→ **Task directions**: The response must consist of all the entries, duplicated without alteration.

→ **Provided material**:
<file path="config.mk">
export PLATFORM = sky130hd
export DESIGN_NAME = saradc_sar_ctrl
export DESIGN_NICKNAME = d
export VERILOG_FILES = /design/src/rtl/saradc_pkg.sv /design/src/rtl/saradc_cmp_sync.sv /design/src/rtl/saradc_sar_ctrl.sv
export SDC_FILE = /design/constraint.sdc
export NUM_CORES = 1
export LEC_CHECK = 0
export CELL_PAD_IN_SITES_DETAIL_PLACEMENT = 1
export CELL_PAD_IN_SITES_GLOBAL_PLACEMENT = 2
export CORE_UTILIZATION = 35
export DETAILED_ROUTE_END_ITERATION = 8
export HOLD_SLACK_MARGIN = 0.05
export PLACE_DENSITY_LB_ADDON = 0.1
export SYNTH_ARGS = -nofsm -noshare
export SYNTH_HDL_FRONTEND = slang
export SYNTH_SLANG_ARGS = --single-unit
</file>
<file path="constraint.sdc">
create_clock -name CLK -period 3.04 [get_ports CLK]
set_clock_uncertainty 0.15 [all_clocks]
set_input_delay 0.304 -clock CLK [delete_from_list [all_inputs] [get_ports CLK]]
set_output_delay 0.304 -clock CLK [all_outputs]
set_load 0.05 [all_outputs]
</file>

→ **Exercise answer**:
<file path="config.mk">
export PLATFORM = sky130hd
export DESIGN_NAME = saradc_sar_ctrl
export DESIGN_NICKNAME = d
export VERILOG_FILES = /design/src/rtl/saradc_pkg.sv /design/src/rtl/saradc_cmp_sync.sv /design/src/rtl/saradc_sar_ctrl.sv
export SDC_FILE = /design/constraint.sdc
export NUM_CORES = 1
export LEC_CHECK = 0
export CELL_PAD_IN_SITES_DETAIL_PLACEMENT = 1
export CELL_PAD_IN_SITES_GLOBAL_PLACEMENT = 2
export CORE_UTILIZATION = 35
export DETAILED_ROUTE_END_ITERATION = 8
export HOLD_SLACK_MARGIN = 0.05
export PLACE_DENSITY_LB_ADDON = 0.1
export SYNTH_ARGS = -nofsm -noshare
export SYNTH_HDL_FRONTEND = slang
export SYNTH_SLANG_ARGS = --single-unit
</file>
<file path="constraint.sdc">
create_clock -name CLK -period 3.04 [get_ports CLK]
set_clock_uncertainty 0.15 [all_clocks]
set_input_delay 0.304 -clock CLK [delete_from_list [all_inputs] [get_ports CLK]]
set_output_delay 0.304 -clock CLK [all_outputs]
set_load 0.05 [all_outputs]
</file>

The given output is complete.